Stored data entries
____________

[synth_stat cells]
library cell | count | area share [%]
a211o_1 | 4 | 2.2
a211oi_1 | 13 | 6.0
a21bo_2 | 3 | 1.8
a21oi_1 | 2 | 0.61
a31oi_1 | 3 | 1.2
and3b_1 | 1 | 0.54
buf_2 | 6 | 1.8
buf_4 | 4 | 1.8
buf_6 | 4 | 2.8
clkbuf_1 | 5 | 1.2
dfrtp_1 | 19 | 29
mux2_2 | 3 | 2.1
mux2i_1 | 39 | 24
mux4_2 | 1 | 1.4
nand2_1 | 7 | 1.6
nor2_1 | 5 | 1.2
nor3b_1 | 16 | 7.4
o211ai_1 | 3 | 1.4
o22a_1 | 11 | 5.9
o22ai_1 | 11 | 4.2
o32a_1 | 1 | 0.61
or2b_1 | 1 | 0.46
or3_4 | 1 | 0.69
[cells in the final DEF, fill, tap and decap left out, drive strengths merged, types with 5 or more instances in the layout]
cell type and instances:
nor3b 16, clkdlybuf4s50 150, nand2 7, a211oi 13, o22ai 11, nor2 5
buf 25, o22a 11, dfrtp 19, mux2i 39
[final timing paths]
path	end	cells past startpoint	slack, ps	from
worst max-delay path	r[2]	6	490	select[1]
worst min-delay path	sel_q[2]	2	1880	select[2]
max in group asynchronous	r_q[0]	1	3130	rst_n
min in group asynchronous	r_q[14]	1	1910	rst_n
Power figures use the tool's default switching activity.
`config.mk`:
```
export PLATFORM = sky130hd
export DESIGN_NAME = sdpram_rd_stream
export DESIGN_NICKNAME = d
export VERILOG_FILES = /design/src/rtl/sdpram_rd_stream.sv
export SDC_FILE = /design/constraint.sdc
export NUM_CORES = 1
export LEC_CHECK = 0
export ABC_AREA = 1
export CORE_MARGIN = 1
export CORE_UTILIZATION = 50
export DETAILED_ROUTE_END_ITERATION = 16
export PLACE_DENSITY = 0.72
export SLEW_MARGIN = 20
export SYNTH_ARGS = -nofsm -noshare
export SYNTH_HDL_FRONTEND = slang
export SYNTH_SLANG_ARGS = --single-unit
```
`constraint.sdc`:
```
create_clock -name clk -period 5.25 [get_ports clk]
set_clock_uncertainty 0.1 [all_clocks]
set_input_delay 0.7875 -clock clk [delete_from_list [all_inputs] [get_ports clk]]
set_output_delay 0.7875 -clock clk [all_outputs]
set_load 0.03 [all_outputs]
```
<file path="config.mk">
export PLATFORM = sky130hd
export DESIGN_NAME = fetch_ctrl_flat
export DESIGN_NICKNAME = d
export VERILOG_FILES = /design/src/rtl/fetch_ctrl_if.sv /design/src/rtl/fetch_ctrl.sv /design/src/flat_wrapper.sv
export SDC_FILE = /design/constraint.sdc
export NUM_CORES = 1
export LEC_CHECK = 0
export CAP_MARGIN = 5
export CORE_ASPECT_RATIO = 1.4
export CORE_MARGIN = 2
export CORE_UTILIZATION = 30
export CTS_BUF_LIST = sky130_fd_sc_hd__clkbuf_8
export DETAILED_ROUTE_END_ITERATION = 16
export GPL_ROUTABILITY_DRIVEN = 0
export GPL_TIMING_DRIVEN = 0
export RECOVER_POWER = 100
export SYNTH_ARGS = -nofsm -noshare
export SYNTH_HDL_FRONTEND = slang
export SYNTH_SLANG_ARGS = --single-unit
</file>
<file path="constraint.sdc">
create_clock -name clk -period 3.6 [get_ports clk]
set_input_delay 0.54 -clock clk [delete_from_list [all_inputs] [get_ports clk]]
set_output_delay 0.54 -clock clk [all_outputs]
set_load 0.02 [all_outputs]
</file>
`src/rtl/arith_sequencer.sv`:
```
// Multi-cycle control sequencer for a small integer ALU datapath.
// Fetches one instruction per pass, decodes the arithmetic/logic subset, pulses writeback, faults into HALT.
//
// state    | meaning
// ---------+------------------------------------------------------------
// S_FETCH  | request instruction, wait for ack, fault after ACK_TIMEOUT
// S_DECODE | legality check on latched opcode/funct
// S_EXEC   | ALU controls valid
// S_WB     | ALU controls valid, register-file write and PC advance
// S_HALT   | sticky fault, absorbing until reset
module arith_sequencer #(
  parameter int unsigned ACK_TIMEOUT = 8
) (
  input  logic        clock,
  input  logic        reset,
  input  logic [31:0] inst,
  input  logic        imem_ack,
  output logic        imem_req,
  output logic        pc_enable,
  output logic        rf_write_enable,
  output logic [2:0]  alu_op,
  output logic        alu_src2,
  output logic        rd_src,
  output logic        zero_ext,
  output logic        except,
  output logic [15:0] retired
);

  typedef enum logic [2:0] {
    S_FETCH,
    S_DECODE,
    S_EXEC,
    S_WB,
    S_HALT
  } state_e;

  localparam logic [7:0] WAIT_LOAD = 8'(ACK_TIMEOUT - 1);

  localparam logic [5:0] OPC_RTYPE = 6'h00;
  localparam logic [5:0] OPC_ADDI  = 6'h08;
  localparam logic [5:0] OPC_ANDI  = 6'h0c;
  localparam logic [5:0] OPC_ORI   = 6'h0d;
  localparam logic [5:0] OPC_XORI  = 6'h0e;

  localparam logic [5:0] FN_ADD = 6'h20;
  localparam logic [5:0] FN_SUB = 6'h22;
  localparam logic [5:0] FN_AND = 6'h24;
  localparam logic [5:0] FN_OR  = 6'h25;
  localparam logic [5:0] FN_XOR = 6'h26;
  localparam logic [5:0] FN_NOR = 6'h27;

  localparam logic [2:0] ALU_ADD = 3'd2;
  localparam logic [2:0] ALU_SUB = 3'd3;
  localparam logic [2:0] ALU_AND = 3'd4;
  localparam logic [2:0] ALU_OR  = 3'd5;
  localparam logic [2:0] ALU_NOR = 3'd6;
  localparam logic [2:0] ALU_XOR = 3'd7;

  state_e      state_q, state_d;
  logic [7:0]  wait_cnt_q, wait_cnt_d;
  logic [5:0]  opcode_q, opcode_d;
  logic [5:0]  funct_q, funct_d;
  logic [15:0] retired_q, retired_d;

  logic        dec_legal;
  logic [2:0]  dec_alu_op;
  logic        dec_src2;
  logic        dec_rd_src;
  logic        dec_zext;

  // Register fields between funct and opcode are consumed by the datapath, not here.
  logic unused_inst;
  assign unused_inst = ^inst[25:6];

  always_ff @(posedge clock) begin
    if (reset) begin
      state_q    <= S_FETCH;
      wait_cnt_q <= WAIT_LOAD;
      opcode_q   <= '0;
      funct_q    <= '0;
      retired_q  <= '0;
    end else begin
      state_q    <= state_d;
      wait_cnt_q <= wait_cnt_d;
      opcode_q   <= opcode_d;
      funct_q    <= funct_d;
      retired_q  <= retired_d;
    end
  end

  always_comb begin
    dec_legal  = 1'b0;
    dec_alu_op = 3'd0;
    dec_src2   = 1'b0;
    dec_rd_src = 1'b0;
    dec_zext   = 1'b0;
    if (opcode_q == OPC_RTYPE) begin
      unique case (funct_q)
        FN_ADD:  begin dec_legal = 1'b1; dec_alu_op = ALU_ADD; end
        FN_SUB:  begin dec_legal = 1'b1; dec_alu_op = ALU_SUB; end
        FN_AND:  begin dec_legal = 1'b1; dec_alu_op = ALU_AND; end
        FN_OR:   begin dec_legal = 1'b1; dec_alu_op = ALU_OR;  end
        FN_XOR:  begin dec_legal = 1'b1; dec_alu_op = ALU_XOR; end
        FN_NOR:  begin dec_legal = 1'b1; dec_alu_op = ALU_NOR; end
        default: dec_legal = 1'b0;
      endcase
    end else begin
      dec_src2   = 1'b1;
      dec_rd_src = 1'b1;
      unique case (opcode_q)
        OPC_ADDI: begin dec_legal = 1'b1; dec_alu_op = ALU_ADD; end
        OPC_ANDI: begin dec_legal = 1'b1; dec_alu_op = ALU_AND; dec_zext = 1'b1; end
        OPC_ORI:  begin dec_legal = 1'b1; dec_alu_op = ALU_OR;  dec_zext = 1'b1; end
        OPC_XORI: begin dec_legal = 1'b1; dec_alu_op = ALU_XOR; dec_zext = 1'b1; end
        default:  dec_legal = 1'b0;
      endcase
    end
  end

  always_comb begin
    state_d    = state_q;
    wait_cnt_d = wait_cnt_q;
    opcode_d   = opcode_q;
    funct_d    = funct_q;
    retired_d  = retired_q;
    unique case (state_q)
      S_FETCH: begin
        // An ack arriving on the terminal wait cycle still completes the fetch.
        if (imem_ack) begin
          opcode_d   = inst[31:26];
          funct_d    = inst[5:0];
          wait_cnt_d = WAIT_LOAD;
          state_d    = S_DECODE;
        end else if (wait_cnt_q == 8'd0) begin
          state_d = S_HALT;
        end else begin
          wait_cnt_d = wait_cnt_q - 8'd1;
        end
      end
      S_DECODE: state_d = dec_legal ? S_EXEC : S_HALT;
      S_EXEC:   state_d = S_WB;
      S_WB: begin
        retired_d  = retired_q + 16'd1;
        wait_cnt_d = WAIT_LOAD;
        state_d    = S_FETCH;
      end
      S_HALT:   state_d = S_HALT;
      default:  state_d = S_FETCH;
    endcase
  end

  // Outputs are held idle while reset is asserted so no write pulse escapes mid-reset.
  always_comb begin
    imem_req        = 1'b0;
    pc_enable       = 1'b0;
    rf_write_enable = 1'b0;
    alu_op          = 3'd0;
    alu_src2        = 1'b0;
    rd_src          = 1'b0;
    zero_ext        = 1'b0;
    except          = 1'b0;
    if (!reset) begin
      unique case (state_q)
        S_FETCH: imem_req = 1'b1;
        S_EXEC: begin
          alu_op   = dec_alu_op;
          alu_src2 = dec_src2;
          rd_src   = dec_rd_src;
          zero_ext = dec_zext;
        end
        S_WB: begin
          alu_op          = dec_alu_op;
          alu_src2        = dec_src2;
          rd_src          = dec_rd_src;
          zero_ext        = dec_zext;
          pc_enable       = 1'b1;
          rf_write_enable = 1'b1;
        end
        S_HALT:  except = 1'b1;
        default: imem_req = 1'b0;
      endcase
    end
  end

  assign retired = reset ? 16'd0 : retired_q;

endmodule

```
`config.mk`:
```
export PLATFORM = sky130hd
export DESIGN_NAME = arith_sequencer
export DESIGN_NICKNAME = d
export VERILOG_FILES = /design/src/rtl/arith_sequencer.sv
export SDC_FILE = /design/constraint.sdc
export NUM_CORES = 1
export LEC_CHECK = 0
export CAP_MARGIN = 20
export CORE_MARGIN = 3
export CORE_UTILIZATION = 47
export DETAILED_ROUTE_END_ITERATION = 10
export PLACE_DENSITY = 0.9
export SYNTH_ARGS = -nofsm -noshare
export SYNTH_HDL_FRONTEND = slang
export SYNTH_SLANG_ARGS = --single-unit
```
`constraint.sdc`:
```
create_clock -name clock -period 2.33 [get_ports clock]
set_input_delay 0.233 -clock clock [delete_from_list [all_inputs] [get_ports clock]]
set_output_delay 0.233 -clock clock [all_outputs]
set_load 0.02 [all_outputs]
```
==> summary.md <==
| Metric | Value |
|---|---|
| Outcome | `finished, final reports clean` |
| RSZ-0062 raised after global routing | `no` |
| Critical-path maximum fanout | `11` |
| Row count | `23` |
| Largest net degree at the start of global routing | `31` |
| Mux cell area share after synthesis | `3.33%` |
| Slew headroom | `68.8%` |
| Power Density | `between 500 and 600 nW/um2` |
| Die Ht | `between 70 and 80 um` |
| Max Cap Viol | `0` |
| Crit Path Category | `reg -> out` |
| R2R depth | `4` |
| Async S/R FF share, synth | `0%` |
| Routed length per instance | `13.1 um` |
| Initial Util | `50.3%` |
| Skew-Pair Late Insertion Delay | `0.30 ns` |
| Clk buf depth | `2` |
| Pre-antenna DRT Iters | `5` |
| Synth Warn # | `0` |
| CTS tree | `done` |
| Grt ovf | `0` |
| Register area share after synthesis | `37.7%` |
| DP Worst Slack | `0.180 ns` |
| All-layer global routing usage | `18.9%` |
| Period utilisation layout | `90.8%` |
| CP required | `~2.1 ns` |
| Hold Startpoint | `inst[29]` |
| Leakage power | `0.972 nW` |
| Hold EP | `opcode_q[3]` |
| Core Box Area | `roughly 4100 um2` |
| Port Buffer Count | `40` |
| Syn_area_per_cell | `slightly above 8 um2` |
| DIE WIDTH | `72.4 um` |
| Core Util, Final | `63.0%` |
| Synth top cells by count | `39 x dfxtp_1, 35 x nand2_1, 30 x nor2_1` |
| Synth Area in Compound Gates | `between 10 and 15%` |
| Max Clock Skew | `0.00497 ns` |
| Vias in the first global route | `1863` |
| Final min period | `2.12 ns` |
| Top-count cell post-synth | `dfxtp_1` |
| Flops & latches, synth | `39` |
| PostCTS Resize Cnt | `3` |
| Cell at the slowest stage of the critical path | `clkdlybuf4s50_1` |
| Initial antenna violation count | `0` |
| Syn nets | `292` |
| Global-route wire length before repair | `7.83 mm` |
| Hold Crit Depth | `3` |
| Clock Tree Root | `clkbuf_8` |
| CTS clk-pin slew, worst paths | `0.08 ns` |
| Cts hold-fix bufs | `0` |
| Total CTS buffers | `5` |
| Via count | `1848` |
| Post-synth top flop | `dfxtp_1` |
| CP max stage delay | `0.62 ns` |
| Area delta synth->final | `25.3%` |
| Diode count | `0` |
| Via/cell ratio | `5.39` |
| Fmax | `473 MHz` |
| R2R Path End | `retired_q[13]` |
| Hold Violations, Final | `0` |
| Final setup fails | `0` |
| Number of DRC markers in iteration 0 | `between 80 and 90` |
| CTS H-tree depth | `2` |
| Worst Setup Start Kind | `register` |
| Post-Synth Adder-Cell Area | `under 10%` |
| Fin cells | `about 340` |
| Sink Count | `39` |
| Routed Antenna Nets | `0` |
| Critical path cell sequence | `nor2_1, buf_4, and3_1, clkdlybuf4s50_1` |
| Post-Syn Instances | `254` |
| Fillers | `364` |
| Layout cell share with drive strength beyond 1 | `10.6%` |
| Max-slew violations | `0` |
| Post-synth EDFFs | `0` |
| Slack of the worst reg-to-reg path | `around 0.53 ns` |
| Post-CTS Setup Inserts | `0` |
| Top-area cell type share of the netlist area | `between 30% and 40%` |
| Placer congestion estimate | `0.804` |
| Largest family of logic cells by synthesized area | `simple AND/OR/NAND/NOR gates` |
| Final WS setup | `0.215 ns` |
| Final nets | `330` |
| Die ar. | `5240 um2` |
| Final HPWL DP | `3.26 mm` |
| Largest area contributor in the netlist | `dfxtp_1` |
| Arrival @ worst endpoint | `around 1.9 ns` |
| Min-Delay Path Class | `in -> reg` |
| Final WL | `4.50 mm` |
| Worst ir drop on vdd | `0.346 mV` |
| Synth Area in XOR/XNOR | `7.19%` |
| Synth cell types | `52` |
| Placed insts | `335` |
| # DRC | `0` |
| Transition time of the tightest slew-check pin | `between 0.4 and 0.5 ns` |
| Setup TNS Final | `0 ns` |
| Post-synthesis cell area | `2070 um2` |
| Launching point of the worst reg2reg path | `state_q[0]` |
| Post-Synth Simple-Gate Area | `34.2%` |
| CP Capture Type | `primary output` |
| Area contributors post-synth | `dfxtp_1 38%, nand2_1 6.3%, nor2_1 5.4%` |
| # IOs | `61` |
critical path, delay by kind of cell (launching register included):
| kind | cells | cell delay (ns) |
|---|---|---|
| buf+inv | 2 | 0.77 |
| simple gates | 2 | 0.40 |
| flops | 1 | 0.42 |
cell usage in the layout, fill, tap and decap left out, drive strengths merged, types with 4 or more instances in the layout:
cell           netlist  routed
a21oi               18      18
buf                  6       6
clkbuf               9       6
clkdlybuf4s50        0      36
dfxtp               39      39
inv                  5       5
mux2                 4       4
nand2               36      36
nand3                7       7
nand4                4       4
nor2                30      30
nor2b               16      16
nor3                 7       7
nor4                 8       8
o211ai               5       5
o21ai                5       5
xnor2                9       9
xor2                 8       8
worst max-delay path by stage:
stage / from / to / slack, ns / cells past startpoint
finish: state_q[2] / rf_write_enable / 0.21 / 4
global route: opcode_q[1] / alu_op[1] / 0.06 / 5
CTS: opcode_q[0] / alu_op[2] / 0.02 / 5
detailed placement: funct_q[5] / alu_op[1] / 0.18 / 5
global placement: reset / except / 0.21 / 4
floorplan: funct_q[3] / alu_op[1] / 0.44 / 4
logic make-up after synthesis:
family	count (synthesis)
xor gates and xnor gates	17
adders and majority gates	3
buffers and inverters	20
muxes	6
and+or+nand+nor	134
AOI/OAI and AO/OA	35
DFF	39
cell type report:
class / count / area, um2 / share of cell area (%)
Multi-Input combinational cell: 195 / 1200 / 46.4
Sequential cell: 39 / 781 / 30.1
Timing Repair Buffer: 46 / 444 / 17.1
Clock buffer: 5 / 68.8 / 2.65
Tap cell: 50 / 62.6 / 2.41
Inverter: 5 / 18.8 / 0.724
Clock inverter: 3 / 15.0 / 0.579
state kept, by name, indices dropped and copies added (netlist names):
name        cells
state_q         3
opcode_q        6
retired_q      16
funct_q         6
wait_cnt_q      8
stage by stage:
stage	power, mW	hold slack [ns]	area (um2)
2_1_floorplan	0.911	0.369	2070
5_1_grt	1.48	0.492	2590
6_report	1.41	0.482	2590
3_5_place_dp	0.989	0.468	2500
3_3_place_gp	0.980	0.447	2500
4_1_cts	1.42	0.481	2590
metal layers:
metal | part of all wire (%) | vias to the layer above | global-route usage (%)
li1 | - | 953 | -
met2 | 47 | 46 | 31.5
met4 | 1.4 | 0 | 8.35
met3 | 6.0 | 5 | 4.99
met1 | 45 | 844 | 22.7
met5 | 0 | - | 0
report_power, final:
group          internal, mW  switching (mW)
Sequential            0.696          0.0371
Clock                 0.205           0.232
Combinational         0.115           0.128
Total                  1.02           0.397
(Power assumes the default switching activity.)
===== src/flat_wrapper.sv =====
// flat-port wrapper written by rule: the top's interface ports become plain ports
module fifo_wr_arbiter_flat 
#(
    parameter int NUM_REQ    = 4,
    parameter int DATA_WIDTH = 2,
    parameter int MAX_BURST  = 4
)
  (clk, rst, bus_req, bus_req_data, bus_fifo_full, bus_gnt, bus_fifo_wr, bus_fifo_data, bus_owner_valid, bus_owner);
  fifo_wr_arbiter_if #(.NUM_REQ(NUM_REQ), .DATA_WIDTH(DATA_WIDTH)) bus_i ();
  input logic clk;
  input logic rst;
  input wire logic [$bits(bus_i.req)-1:0] bus_req;
  input wire logic [$bits(bus_i.req_data)-1:0] bus_req_data;
  input wire logic [$bits(bus_i.fifo_full)-1:0] bus_fifo_full;
  output wire logic [$bits(bus_i.gnt)-1:0] bus_gnt;
  output wire logic [$bits(bus_i.fifo_wr)-1:0] bus_fifo_wr;
  output wire logic [$bits(bus_i.fifo_data)-1:0] bus_fifo_data;
  output wire logic [$bits(bus_i.owner_valid)-1:0] bus_owner_valid;
  output wire logic [$bits(bus_i.owner)-1:0] bus_owner;
  assign bus_i.req = bus_req;
  assign bus_i.req_data = bus_req_data;
  assign bus_i.fifo_full = bus_fifo_full;
  assign bus_gnt = bus_i.gnt;
  assign bus_fifo_wr = bus_i.fifo_wr;
  assign bus_fifo_data = bus_i.fifo_data;
  assign bus_owner_valid = bus_i.owner_valid;
  assign bus_owner = bus_i.owner;
  fifo_wr_arbiter #(.NUM_REQ(NUM_REQ), .DATA_WIDTH(DATA_WIDTH), .MAX_BURST(MAX_BURST)) u_core (.clk(clk), .rst(rst), .bus(bus_i));
endmodule
## src/rtl/rc5_key_expand_if.sv

```systemverilog
// Request/status/read-port bundle between the RC5-16 key-schedule engine and its users.
interface rc5_key_expand_if;
    logic         start;
    logic [4:0]   num_rounds;
    logic [127:0] key;
    logic         busy;
    logic         done;
    logic         err;
    logic         valid;
    logic [6:0]   t_words;
    logic [5:0]   s_rd_addr;
    logic [15:0]  s_rd_data;

    modport master (
        output start, num_rounds, key, s_rd_addr,
        input  busy, done, err, valid, t_words, s_rd_data
    );

    modport slave (
        input  start, num_rounds, key, s_rd_addr,
        output busy, done, err, valid, t_words, s_rd_data
    );
endinterface

```

## src/rtl/rc5_key_expand.sv

```systemverilog
// RC5-16/r/16 key schedule: expands a 128-bit key into S[0..t-1] and serves it
// through an asynchronous read port to the round datapath.
module rc5_key_expand (
    input  logic             clk,
    input  logic             rst,
    rc5_key_expand_if.slave  bus
);

    localparam int unsigned W       = 16;
    localparam logic [W-1:0] P_CONST = 16'hB7E1;
    localparam logic [W-1:0] Q_CONST = 16'h9E37;
    localparam int unsigned MAX_T   = 64;
    localparam int unsigned C_WORDS = 8;
    localparam int unsigned AW      = 6;
    localparam int unsigned TW      = 7;
    localparam int unsigned NW      = 8;

    typedef enum logic [1:0] {
        IDLE = 2'd0,
        INIT = 2'd1,
        MIX  = 2'd2,
        DONE = 2'd3
    } state_t;

    state_t         state_q, state_d;
    logic           busy_q, busy_d;
    logic           done_q, done_d;
    logic           err_q, err_d;
    logic           valid_q, valid_d;
    logic [TW-1:0]  t_words_q, t_words_d;

    logic [TW-1:0]  t_lat_q;
    logic [AW-1:0]  k_q;
    logic [AW-1:0]  i_q;
    logic [2:0]     j_q;
    logic [NW-1:0]  n_q;
    logic [W-1:0]   a_q, b_q;
    logic [W-1:0]   init_val_q;

    logic [W-1:0]   s_mem [MAX_T];
    logic [W-1:0]   l_mem [C_WORDS];

    logic           accept;
    logic           rounds_zero;
    logic           init_last;
    logic           mix_last;
    logic [8:0]     t_x3;
    logic [NW-1:0]  n_last;
    logic [AW-1:0]  i_next;
    logic [W-1:0]   sum_a, a_new, ab_sum, sum_b, b_new;

    // Left rotate by 0..15; the doubled word makes rotate-by-zero fall out naturally.
    function automatic logic [W-1:0] rotl(input logic [W-1:0] x, input logic [3:0] amt);
        logic [2*W-1:0] d;
        d = {x, x} << amt;
        return d[2*W-1:W];
    endfunction

    // Control decodes and the single-cycle mixing step (a' feeds b' in the same cycle).
    always_comb begin
        accept      = (state_q == IDLE) && bus.start;
        rounds_zero = (bus.num_rounds == 5'd0);
        init_last   = ({1'b0, k_q} == (t_lat_q - 7'd1));
        t_x3        = 9'(t_lat_q) * 9'd3;
        n_last      = (t_lat_q < 7'd8) ? 8'd23 : 8'(t_x3 - 9'd1);
        mix_last    = (n_q == n_last);
        i_next      = (({1'b0, i_q} + 7'd1) == t_lat_q) ? '0 : i_q + 6'd1;
        sum_a       = s_mem[i_q] + a_q + b_q;
        a_new       = {sum_a[W-4:0], sum_a[W-1:W-3]};
        ab_sum      = a_new + b_q;
        sum_b       = l_mem[j_q] + ab_sum;
        b_new       = rotl(sum_b, ab_sum[3:0]);
    end

    // Next-state and registered-output targets.
    always_comb begin
        state_d   = state_q;
        done_d    = 1'b0;
        err_d     = err_q;
        valid_d   = valid_q;
        t_words_d = t_words_q;
        unique case (state_q)
            IDLE: begin
                if (bus.start) begin
                    err_d     = 1'b0;
                    valid_d   = 1'b0;
                    t_words_d = '0;
                    if (rounds_zero) begin
                        done_d = 1'b1;
                        err_d  = 1'b1;
                    end else begin
                        state_d = INIT;
                    end
                end
            end
            INIT: begin
                if (init_last) state_d = MIX;
            end
            MIX: begin
                if (mix_last) state_d = DONE;
            end
            DONE: begin
                done_d    = 1'b1;
                valid_d   = 1'b1;
                t_words_d = t_lat_q;
                state_d   = IDLE;
            end
            default: state_d = IDLE;
        endcase
        busy_d = (state_d == INIT) || (state_d == MIX);
    end

    // State and status registers.
    always_ff @(posedge clk or negedge rst) begin
        if (!rst) begin
            state_q   <= IDLE;
            busy_q    <= 1'b0;
            done_q    <= 1'b0;
            err_q     <= 1'b0;
            valid_q   <= 1'b0;
            t_words_q <= '0;
        end else begin
            state_q   <= state_d;
            busy_q    <= busy_d;
            done_q    <= done_d;
            err_q     <= err_d;
            valid_q   <= valid_d;
            t_words_q <= t_words_d;
        end
    end

    // Expansion working registers: latched t, counters, A/B and the INIT progression.
    always_ff @(posedge clk or negedge rst) begin
        if (!rst) begin
            t_lat_q    <= '0;
            k_q        <= '0;
            i_q        <= '0;
            j_q        <= '0;
            n_q        <= '0;
            a_q        <= '0;
            b_q        <= '0;
            init_val_q <= '0;
        end else begin
            unique case (state_q)
                IDLE: begin
                    if (accept && !rounds_zero) begin
                        t_lat_q    <= {1'b0, bus.num_rounds, 1'b0} + 7'd2;
                        k_q        <= '0;
                        init_val_q <= P_CONST;
                    end
                end
                INIT: begin
                    k_q        <= k_q + 6'd1;
                    init_val_q <= init_val_q + Q_CONST;
                    if (init_last) begin
                        a_q <= '0;
                        b_q <= '0;
                        i_q <= '0;
                        j_q <= '0;
                        n_q <= '0;
                    end
                end
                MIX: begin
                    a_q <= a_new;
                    b_q <= b_new;
                    i_q <= i_next;
                    j_q <= j_q + 3'd1;
                    n_q <= n_q + 8'd1;
                end
                default: ;
            endcase
        end
    end

    // S and L storage; contents are meaningless until valid so they carry no reset.
    always_ff @(posedge clk) begin
        if (accept) begin
            for (int unsigned m = 0; m < C_WORDS; m++) begin
                l_mem[m] <= bus.key[W*m +: W];
            end
        end
        if (state_q == INIT) begin
            s_mem[k_q] <= init_val_q;
        end
        if (state_q == MIX) begin
            s_mem[i_q] <= a_new;
            l_mem[j_q] <= b_new;
        end
    end

    assign bus.busy      = busy_q;
    assign bus.done      = done_q;
    assign bus.err       = err_q;
    assign bus.valid     = valid_q;
    assign bus.t_words   = t_words_q;
    assign bus.s_rd_data = (valid_q && ({1'b0, bus.s_rd_addr} < t_words_q))
                           ? s_mem[bus.s_rd_addr] : '0;

endmodule

```

## src/flat_wrapper.sv

```systemverilog
// flat-port wrapper written by rule: the top's interface ports become plain ports
module rc5_key_expand_flat 
  (clk, rst, bus_start, bus_num_rounds, bus_key, bus_s_rd_addr, bus_busy, bus_done, bus_err, bus_valid, bus_t_words, bus_s_rd_data);
  rc5_key_expand_if bus_i ();
  input  logic clk;
  input  logic rst;
  input wire logic [$bits(bus_i.start)-1:0] bus_start;
  input wire logic [$bits(bus_i.num_rounds)-1:0] bus_num_rounds;
  input wire logic [$bits(bus_i.key)-1:0] bus_key;
  input wire logic [$bits(bus_i.s_rd_addr)-1:0] bus_s_rd_addr;
  output wire logic [$bits(bus_i.busy)-1:0] bus_busy;
  output wire logic [$bits(bus_i.done)-1:0] bus_done;
  output wire logic [$bits(bus_i.err)-1:0] bus_err;
  output wire logic [$bits(bus_i.valid)-1:0] bus_valid;
  output wire logic [$bits(bus_i.t_words)-1:0] bus_t_words;
  output wire logic [$bits(bus_i.s_rd_data)-1:0] bus_s_rd_data;
  assign bus_i.start = bus_start;
  assign bus_i.num_rounds = bus_num_rounds;
  assign bus_i.key = bus_key;
  assign bus_i.s_rd_addr = bus_s_rd_addr;
  assign bus_busy = bus_i.busy;
  assign bus_done = bus_i.done;
  assign bus_err = bus_i.err;
  assign bus_valid = bus_i.valid;
  assign bus_t_words = bus_i.t_words;
  assign bus_s_rd_data = bus_i.s_rd_data;
  rc5_key_expand u_core (.clk(clk), .rst(rst), .bus(bus_i));
endmodule
```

____________

> **Your objective**
Working from the data above, extract solely the lines from the one containing "o211ai_1 | 3 | 1.4" through the one containing "[final timing paths]", exactly as they appear, both included.

> **Result**
o211ai_1 | 3 | 1.4
o22a_1 | 11 | 5.9
o22ai_1 | 11 | 4.2
o32a_1 | 1 | 0.61
or2b_1 | 1 | 0.46
or3_4 | 1 | 0.69
[cells in the final DEF, fill, tap and decap left out, drive strengths merged, types with 5 or more instances in the layout]
cell type and instances:
nor3b 16, clkdlybuf4s50 150, nand2 7, a211oi 13, o22ai 11, nor2 5
buf 25, o22a 11, dfrtp 19, mux2i 39
[final timing paths]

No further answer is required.